Aim of the task: Of all the entries below, retype only the lines from the one with "Starting Density - 0.382" through the one with "Worst-Margin Slew - 1470 ps", exactly as they appear.

Dataset items:
------------------------------------------------------------

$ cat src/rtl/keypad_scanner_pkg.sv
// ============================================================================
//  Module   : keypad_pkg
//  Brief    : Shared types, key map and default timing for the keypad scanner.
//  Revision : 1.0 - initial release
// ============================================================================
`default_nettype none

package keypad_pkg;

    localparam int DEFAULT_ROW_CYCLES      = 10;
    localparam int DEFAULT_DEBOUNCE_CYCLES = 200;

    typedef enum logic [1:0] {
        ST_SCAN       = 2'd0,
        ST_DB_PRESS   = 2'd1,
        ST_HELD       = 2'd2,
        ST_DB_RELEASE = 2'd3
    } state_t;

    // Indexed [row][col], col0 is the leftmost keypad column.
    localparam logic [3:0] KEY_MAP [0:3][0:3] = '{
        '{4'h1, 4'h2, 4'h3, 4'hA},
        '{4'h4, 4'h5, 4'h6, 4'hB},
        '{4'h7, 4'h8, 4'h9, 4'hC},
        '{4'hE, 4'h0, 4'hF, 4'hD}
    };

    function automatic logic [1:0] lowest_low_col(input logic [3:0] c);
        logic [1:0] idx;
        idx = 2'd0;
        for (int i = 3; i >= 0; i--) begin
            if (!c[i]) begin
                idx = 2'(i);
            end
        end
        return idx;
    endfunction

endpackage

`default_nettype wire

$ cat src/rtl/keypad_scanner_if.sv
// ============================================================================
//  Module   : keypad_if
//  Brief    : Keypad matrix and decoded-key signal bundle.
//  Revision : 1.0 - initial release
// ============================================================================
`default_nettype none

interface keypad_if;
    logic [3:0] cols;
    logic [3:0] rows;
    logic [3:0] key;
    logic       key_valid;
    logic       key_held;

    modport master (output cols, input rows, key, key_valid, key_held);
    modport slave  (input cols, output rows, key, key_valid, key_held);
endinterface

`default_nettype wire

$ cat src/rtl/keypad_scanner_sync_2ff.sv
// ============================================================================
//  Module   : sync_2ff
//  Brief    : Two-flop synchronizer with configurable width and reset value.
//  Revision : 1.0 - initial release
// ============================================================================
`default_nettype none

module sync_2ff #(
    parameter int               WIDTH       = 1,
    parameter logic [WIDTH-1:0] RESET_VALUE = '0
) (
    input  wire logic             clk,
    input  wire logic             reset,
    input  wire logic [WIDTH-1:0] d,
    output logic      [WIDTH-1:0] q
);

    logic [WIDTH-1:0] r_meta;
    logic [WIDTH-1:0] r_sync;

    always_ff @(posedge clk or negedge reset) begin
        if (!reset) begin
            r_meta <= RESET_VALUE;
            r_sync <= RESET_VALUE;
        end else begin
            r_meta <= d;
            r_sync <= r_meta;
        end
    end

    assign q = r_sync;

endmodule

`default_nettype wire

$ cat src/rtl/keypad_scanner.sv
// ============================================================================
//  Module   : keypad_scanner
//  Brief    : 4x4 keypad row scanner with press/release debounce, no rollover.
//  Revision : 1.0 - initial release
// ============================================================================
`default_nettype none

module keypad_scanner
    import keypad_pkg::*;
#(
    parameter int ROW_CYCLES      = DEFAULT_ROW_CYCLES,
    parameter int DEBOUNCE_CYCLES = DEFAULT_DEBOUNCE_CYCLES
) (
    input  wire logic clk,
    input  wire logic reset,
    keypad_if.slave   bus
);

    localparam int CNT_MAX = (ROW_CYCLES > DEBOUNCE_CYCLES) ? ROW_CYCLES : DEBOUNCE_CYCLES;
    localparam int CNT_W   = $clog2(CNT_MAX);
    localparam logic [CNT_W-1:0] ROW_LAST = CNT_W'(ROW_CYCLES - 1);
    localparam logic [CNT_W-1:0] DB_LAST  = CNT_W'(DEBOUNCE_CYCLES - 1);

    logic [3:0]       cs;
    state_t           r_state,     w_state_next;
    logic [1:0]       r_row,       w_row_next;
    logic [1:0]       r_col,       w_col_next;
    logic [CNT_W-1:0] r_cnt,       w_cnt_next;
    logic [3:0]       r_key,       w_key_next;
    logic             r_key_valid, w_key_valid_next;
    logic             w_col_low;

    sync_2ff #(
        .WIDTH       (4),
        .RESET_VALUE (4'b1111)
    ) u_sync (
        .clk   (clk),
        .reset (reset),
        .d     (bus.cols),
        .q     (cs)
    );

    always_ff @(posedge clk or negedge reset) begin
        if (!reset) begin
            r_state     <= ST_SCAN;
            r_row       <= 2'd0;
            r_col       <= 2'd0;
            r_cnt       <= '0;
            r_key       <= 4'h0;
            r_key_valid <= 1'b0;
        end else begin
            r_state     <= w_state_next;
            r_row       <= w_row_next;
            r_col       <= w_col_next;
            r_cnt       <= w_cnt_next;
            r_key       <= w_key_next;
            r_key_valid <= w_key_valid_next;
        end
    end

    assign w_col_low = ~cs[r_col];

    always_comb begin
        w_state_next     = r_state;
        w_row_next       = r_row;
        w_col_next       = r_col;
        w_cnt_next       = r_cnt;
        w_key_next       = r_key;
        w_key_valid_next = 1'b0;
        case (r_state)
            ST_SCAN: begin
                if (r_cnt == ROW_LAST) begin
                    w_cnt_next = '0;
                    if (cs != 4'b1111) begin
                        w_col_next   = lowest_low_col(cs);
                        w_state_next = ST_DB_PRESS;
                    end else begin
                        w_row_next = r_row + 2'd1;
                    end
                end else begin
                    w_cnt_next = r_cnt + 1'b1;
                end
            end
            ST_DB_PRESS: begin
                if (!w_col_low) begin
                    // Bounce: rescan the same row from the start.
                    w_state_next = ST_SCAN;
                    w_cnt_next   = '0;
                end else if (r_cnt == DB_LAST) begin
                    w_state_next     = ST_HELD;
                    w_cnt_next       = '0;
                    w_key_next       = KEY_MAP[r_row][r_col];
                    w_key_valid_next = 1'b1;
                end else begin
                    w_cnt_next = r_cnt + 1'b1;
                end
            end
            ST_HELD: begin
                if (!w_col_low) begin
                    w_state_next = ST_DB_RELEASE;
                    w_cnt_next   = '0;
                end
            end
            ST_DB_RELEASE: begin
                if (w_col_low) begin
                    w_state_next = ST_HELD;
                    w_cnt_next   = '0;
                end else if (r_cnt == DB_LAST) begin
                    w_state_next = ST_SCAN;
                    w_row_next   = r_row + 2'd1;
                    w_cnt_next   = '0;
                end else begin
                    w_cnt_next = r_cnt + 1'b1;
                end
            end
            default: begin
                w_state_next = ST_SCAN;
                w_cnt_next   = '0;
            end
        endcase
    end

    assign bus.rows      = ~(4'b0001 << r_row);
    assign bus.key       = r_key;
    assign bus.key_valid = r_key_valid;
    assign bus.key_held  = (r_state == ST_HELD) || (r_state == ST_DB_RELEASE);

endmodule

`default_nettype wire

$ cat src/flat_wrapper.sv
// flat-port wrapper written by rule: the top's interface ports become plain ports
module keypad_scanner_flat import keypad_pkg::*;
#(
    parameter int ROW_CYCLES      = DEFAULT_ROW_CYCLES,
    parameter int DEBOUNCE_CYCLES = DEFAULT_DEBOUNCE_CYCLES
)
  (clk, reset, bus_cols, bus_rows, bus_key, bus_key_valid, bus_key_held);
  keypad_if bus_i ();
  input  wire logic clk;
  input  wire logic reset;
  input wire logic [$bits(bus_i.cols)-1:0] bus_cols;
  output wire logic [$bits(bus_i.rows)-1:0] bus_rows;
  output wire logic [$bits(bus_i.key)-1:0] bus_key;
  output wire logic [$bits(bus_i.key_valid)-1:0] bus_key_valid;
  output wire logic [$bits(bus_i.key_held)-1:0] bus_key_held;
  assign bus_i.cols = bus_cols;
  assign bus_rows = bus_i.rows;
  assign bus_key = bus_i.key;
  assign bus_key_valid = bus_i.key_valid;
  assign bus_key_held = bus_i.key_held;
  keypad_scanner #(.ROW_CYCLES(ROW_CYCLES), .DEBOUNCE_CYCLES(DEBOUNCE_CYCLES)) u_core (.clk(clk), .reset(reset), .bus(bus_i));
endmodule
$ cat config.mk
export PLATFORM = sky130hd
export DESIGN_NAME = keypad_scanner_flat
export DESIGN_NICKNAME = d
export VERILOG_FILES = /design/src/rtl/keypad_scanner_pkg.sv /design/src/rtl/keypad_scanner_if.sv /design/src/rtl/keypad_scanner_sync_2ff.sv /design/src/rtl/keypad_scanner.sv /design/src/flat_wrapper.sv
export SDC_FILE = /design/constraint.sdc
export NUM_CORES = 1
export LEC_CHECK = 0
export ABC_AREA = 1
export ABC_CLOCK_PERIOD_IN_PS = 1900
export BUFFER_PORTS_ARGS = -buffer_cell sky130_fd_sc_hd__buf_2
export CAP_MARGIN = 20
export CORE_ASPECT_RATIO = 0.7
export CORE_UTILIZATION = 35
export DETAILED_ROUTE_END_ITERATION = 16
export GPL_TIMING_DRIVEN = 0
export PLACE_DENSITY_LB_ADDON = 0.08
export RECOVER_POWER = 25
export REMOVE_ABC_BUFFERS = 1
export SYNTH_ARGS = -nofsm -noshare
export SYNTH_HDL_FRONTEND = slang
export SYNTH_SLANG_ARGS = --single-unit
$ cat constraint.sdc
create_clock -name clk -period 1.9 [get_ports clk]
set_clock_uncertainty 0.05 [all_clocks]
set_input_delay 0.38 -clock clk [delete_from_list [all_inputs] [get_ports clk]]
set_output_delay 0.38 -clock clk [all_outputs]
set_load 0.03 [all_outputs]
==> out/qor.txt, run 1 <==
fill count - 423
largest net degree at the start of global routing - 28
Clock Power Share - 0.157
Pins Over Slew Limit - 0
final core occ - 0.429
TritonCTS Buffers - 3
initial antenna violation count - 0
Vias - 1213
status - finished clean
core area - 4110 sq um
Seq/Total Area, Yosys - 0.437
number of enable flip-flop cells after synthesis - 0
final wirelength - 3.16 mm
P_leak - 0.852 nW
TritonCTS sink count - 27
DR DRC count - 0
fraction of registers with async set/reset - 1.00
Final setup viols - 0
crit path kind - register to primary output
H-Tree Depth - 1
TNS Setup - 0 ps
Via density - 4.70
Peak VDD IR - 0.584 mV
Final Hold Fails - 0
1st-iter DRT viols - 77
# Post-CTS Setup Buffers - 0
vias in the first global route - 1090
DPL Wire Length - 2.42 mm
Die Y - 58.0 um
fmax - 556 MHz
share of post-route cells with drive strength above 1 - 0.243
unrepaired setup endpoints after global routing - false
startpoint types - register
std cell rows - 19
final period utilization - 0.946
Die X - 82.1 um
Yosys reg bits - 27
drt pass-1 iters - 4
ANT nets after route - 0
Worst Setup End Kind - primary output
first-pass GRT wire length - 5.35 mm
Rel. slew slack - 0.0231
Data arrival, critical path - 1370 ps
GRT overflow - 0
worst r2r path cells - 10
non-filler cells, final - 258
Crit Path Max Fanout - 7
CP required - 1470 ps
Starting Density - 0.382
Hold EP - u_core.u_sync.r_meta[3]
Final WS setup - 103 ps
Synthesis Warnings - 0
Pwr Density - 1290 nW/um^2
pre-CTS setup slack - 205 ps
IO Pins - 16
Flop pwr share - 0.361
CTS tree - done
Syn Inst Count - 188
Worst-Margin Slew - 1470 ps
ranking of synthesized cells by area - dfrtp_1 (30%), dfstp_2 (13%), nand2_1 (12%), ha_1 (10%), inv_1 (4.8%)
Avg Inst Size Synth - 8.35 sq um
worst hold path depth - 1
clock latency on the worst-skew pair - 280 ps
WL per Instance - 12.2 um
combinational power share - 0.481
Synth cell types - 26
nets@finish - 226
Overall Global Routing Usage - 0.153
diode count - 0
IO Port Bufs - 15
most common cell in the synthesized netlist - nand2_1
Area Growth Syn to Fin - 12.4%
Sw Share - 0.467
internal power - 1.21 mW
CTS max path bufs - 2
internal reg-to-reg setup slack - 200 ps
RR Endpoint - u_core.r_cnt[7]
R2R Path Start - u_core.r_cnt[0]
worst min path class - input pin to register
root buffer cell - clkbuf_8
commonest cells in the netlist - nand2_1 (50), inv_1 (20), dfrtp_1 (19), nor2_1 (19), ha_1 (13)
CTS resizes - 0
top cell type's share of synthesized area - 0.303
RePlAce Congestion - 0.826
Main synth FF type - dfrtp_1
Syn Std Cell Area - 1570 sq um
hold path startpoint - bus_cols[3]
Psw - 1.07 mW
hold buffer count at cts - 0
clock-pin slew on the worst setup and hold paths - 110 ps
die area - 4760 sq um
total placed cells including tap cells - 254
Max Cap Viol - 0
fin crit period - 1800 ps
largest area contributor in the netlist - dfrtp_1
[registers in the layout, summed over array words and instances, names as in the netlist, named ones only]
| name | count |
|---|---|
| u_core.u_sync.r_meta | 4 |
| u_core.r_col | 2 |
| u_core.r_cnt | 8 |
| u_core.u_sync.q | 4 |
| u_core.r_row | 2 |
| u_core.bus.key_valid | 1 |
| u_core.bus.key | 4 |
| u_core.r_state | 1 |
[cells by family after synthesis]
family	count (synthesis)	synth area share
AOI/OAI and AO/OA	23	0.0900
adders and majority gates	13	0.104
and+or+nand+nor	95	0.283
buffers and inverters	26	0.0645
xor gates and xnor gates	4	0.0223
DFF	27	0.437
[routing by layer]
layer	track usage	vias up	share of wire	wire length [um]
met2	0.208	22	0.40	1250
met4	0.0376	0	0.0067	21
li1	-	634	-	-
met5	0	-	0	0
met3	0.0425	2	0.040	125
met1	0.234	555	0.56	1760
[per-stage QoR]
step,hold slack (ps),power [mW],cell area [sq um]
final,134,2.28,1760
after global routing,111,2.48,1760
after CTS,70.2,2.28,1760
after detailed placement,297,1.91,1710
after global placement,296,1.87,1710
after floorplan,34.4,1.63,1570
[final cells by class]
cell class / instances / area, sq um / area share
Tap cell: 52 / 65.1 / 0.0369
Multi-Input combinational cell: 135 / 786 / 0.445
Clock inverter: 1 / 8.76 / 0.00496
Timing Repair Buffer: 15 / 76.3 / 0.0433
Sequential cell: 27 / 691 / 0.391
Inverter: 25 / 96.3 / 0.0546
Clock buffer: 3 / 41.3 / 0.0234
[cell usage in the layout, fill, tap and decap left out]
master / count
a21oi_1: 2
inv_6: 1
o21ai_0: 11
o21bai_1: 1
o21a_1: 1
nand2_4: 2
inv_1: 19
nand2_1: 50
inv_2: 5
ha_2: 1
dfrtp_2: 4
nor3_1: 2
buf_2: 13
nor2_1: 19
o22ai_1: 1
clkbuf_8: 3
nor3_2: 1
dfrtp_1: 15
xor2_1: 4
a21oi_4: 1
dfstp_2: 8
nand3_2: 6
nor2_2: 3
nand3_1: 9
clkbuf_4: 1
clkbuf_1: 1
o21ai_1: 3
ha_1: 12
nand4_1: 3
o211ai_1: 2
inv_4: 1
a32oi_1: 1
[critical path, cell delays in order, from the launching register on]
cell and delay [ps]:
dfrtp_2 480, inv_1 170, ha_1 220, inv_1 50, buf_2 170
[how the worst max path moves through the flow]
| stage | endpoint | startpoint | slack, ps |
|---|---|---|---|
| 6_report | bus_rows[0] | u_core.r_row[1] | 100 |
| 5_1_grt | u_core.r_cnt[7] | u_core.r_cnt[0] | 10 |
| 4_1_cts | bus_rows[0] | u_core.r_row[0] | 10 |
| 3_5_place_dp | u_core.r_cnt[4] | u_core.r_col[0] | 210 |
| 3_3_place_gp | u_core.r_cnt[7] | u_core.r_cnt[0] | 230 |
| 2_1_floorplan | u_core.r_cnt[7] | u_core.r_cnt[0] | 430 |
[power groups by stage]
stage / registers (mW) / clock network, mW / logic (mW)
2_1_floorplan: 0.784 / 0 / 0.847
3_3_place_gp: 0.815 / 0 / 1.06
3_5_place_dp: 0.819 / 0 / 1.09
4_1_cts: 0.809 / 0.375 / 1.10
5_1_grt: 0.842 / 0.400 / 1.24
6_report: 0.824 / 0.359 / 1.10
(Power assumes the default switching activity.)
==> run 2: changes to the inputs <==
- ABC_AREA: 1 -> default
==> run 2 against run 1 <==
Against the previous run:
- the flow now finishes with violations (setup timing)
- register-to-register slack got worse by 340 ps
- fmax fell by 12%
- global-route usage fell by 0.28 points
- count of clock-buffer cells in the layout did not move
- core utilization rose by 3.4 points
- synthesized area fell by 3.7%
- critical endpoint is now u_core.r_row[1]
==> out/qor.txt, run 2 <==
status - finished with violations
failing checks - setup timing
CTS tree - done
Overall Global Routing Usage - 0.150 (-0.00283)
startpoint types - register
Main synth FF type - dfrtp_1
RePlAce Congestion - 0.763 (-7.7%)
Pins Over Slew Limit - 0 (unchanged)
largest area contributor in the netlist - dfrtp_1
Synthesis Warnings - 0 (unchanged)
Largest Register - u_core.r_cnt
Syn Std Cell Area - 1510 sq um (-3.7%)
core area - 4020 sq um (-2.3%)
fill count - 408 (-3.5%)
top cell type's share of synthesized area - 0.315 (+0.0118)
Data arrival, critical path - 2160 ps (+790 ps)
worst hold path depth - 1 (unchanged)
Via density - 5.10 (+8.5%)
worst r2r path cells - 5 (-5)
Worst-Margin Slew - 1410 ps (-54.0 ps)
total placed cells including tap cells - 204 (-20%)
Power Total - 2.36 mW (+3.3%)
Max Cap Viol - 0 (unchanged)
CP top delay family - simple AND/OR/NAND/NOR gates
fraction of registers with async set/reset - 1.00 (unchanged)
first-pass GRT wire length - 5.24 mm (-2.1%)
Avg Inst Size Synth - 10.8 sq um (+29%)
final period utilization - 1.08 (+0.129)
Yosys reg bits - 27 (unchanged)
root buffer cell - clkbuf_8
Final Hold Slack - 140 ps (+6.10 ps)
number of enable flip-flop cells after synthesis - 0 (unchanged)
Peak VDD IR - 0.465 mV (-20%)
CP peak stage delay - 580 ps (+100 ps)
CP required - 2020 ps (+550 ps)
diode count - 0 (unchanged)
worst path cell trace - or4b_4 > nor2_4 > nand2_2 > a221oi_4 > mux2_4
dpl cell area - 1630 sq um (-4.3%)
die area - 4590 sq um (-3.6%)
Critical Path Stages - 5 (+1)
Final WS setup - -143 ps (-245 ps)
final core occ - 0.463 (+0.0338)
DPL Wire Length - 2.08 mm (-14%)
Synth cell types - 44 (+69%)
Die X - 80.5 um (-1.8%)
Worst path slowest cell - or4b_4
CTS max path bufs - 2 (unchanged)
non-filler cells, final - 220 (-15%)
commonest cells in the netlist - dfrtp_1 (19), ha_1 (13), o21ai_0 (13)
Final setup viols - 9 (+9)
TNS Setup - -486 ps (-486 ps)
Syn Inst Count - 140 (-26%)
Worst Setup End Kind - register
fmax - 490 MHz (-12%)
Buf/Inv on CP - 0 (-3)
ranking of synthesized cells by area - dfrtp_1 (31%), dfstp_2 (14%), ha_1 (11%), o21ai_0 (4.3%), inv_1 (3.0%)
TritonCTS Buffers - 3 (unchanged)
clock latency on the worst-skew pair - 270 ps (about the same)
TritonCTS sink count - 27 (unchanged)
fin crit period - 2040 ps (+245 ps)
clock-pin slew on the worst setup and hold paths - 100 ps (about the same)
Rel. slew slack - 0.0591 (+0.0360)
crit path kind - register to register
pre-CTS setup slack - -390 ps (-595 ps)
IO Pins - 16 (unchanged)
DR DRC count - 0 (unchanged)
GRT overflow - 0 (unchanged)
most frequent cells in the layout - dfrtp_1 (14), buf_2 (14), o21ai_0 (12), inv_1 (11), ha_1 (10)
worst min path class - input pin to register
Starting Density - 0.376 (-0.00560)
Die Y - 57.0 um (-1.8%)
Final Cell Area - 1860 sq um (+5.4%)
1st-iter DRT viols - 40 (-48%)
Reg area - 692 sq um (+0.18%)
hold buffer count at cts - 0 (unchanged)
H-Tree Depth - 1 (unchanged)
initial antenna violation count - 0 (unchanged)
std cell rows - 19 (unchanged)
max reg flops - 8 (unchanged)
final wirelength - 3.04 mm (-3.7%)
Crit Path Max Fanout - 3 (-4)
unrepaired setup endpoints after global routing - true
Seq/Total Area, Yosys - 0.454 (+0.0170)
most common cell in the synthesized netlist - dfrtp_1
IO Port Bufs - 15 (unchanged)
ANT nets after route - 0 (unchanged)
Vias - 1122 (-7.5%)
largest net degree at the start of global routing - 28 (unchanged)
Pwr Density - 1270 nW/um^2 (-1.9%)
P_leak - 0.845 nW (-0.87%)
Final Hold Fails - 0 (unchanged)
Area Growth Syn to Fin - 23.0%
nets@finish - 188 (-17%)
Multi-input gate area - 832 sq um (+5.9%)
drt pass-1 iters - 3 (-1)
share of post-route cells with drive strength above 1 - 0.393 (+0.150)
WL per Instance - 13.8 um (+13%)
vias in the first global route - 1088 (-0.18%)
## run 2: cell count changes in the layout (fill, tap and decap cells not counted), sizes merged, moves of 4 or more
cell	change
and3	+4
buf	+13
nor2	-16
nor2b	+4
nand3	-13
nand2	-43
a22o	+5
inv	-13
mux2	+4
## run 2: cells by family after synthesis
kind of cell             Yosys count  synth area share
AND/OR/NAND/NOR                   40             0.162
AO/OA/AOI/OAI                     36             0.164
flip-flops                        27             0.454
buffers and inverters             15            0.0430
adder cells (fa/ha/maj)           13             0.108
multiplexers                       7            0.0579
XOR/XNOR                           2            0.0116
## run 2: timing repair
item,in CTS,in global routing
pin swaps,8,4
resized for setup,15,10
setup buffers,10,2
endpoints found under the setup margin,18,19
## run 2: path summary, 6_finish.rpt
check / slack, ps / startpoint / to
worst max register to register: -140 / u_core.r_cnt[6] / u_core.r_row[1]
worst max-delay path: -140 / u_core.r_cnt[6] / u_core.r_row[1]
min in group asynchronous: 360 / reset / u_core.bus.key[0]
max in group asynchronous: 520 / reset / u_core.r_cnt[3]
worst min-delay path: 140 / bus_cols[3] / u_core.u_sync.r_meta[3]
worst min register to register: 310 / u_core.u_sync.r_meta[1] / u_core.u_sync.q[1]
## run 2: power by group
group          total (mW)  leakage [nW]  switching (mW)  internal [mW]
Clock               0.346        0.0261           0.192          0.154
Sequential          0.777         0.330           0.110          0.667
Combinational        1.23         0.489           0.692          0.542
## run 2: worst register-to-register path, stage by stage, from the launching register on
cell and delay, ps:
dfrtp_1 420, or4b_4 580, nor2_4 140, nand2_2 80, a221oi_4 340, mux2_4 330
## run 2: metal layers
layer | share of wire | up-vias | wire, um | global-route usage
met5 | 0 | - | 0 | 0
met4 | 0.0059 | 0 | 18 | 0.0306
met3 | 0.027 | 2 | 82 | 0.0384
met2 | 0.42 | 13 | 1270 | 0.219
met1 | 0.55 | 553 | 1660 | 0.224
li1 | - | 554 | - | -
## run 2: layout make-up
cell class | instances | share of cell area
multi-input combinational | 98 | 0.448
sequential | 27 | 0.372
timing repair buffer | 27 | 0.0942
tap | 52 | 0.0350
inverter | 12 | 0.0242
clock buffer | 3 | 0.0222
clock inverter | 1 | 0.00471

------------------------------------------------------------

Solved problem:
Starting Density - 0.382
Hold EP - u_core.u_sync.r_meta[3]
Final WS setup - 103 ps
Synthesis Warnings - 0
Pwr Density - 1290 nW/um^2
pre-CTS setup slack - 205 ps
IO Pins - 16
Flop pwr share - 0.361
CTS tree - done
Syn Inst Count - 188
Worst-Margin Slew - 1470 ps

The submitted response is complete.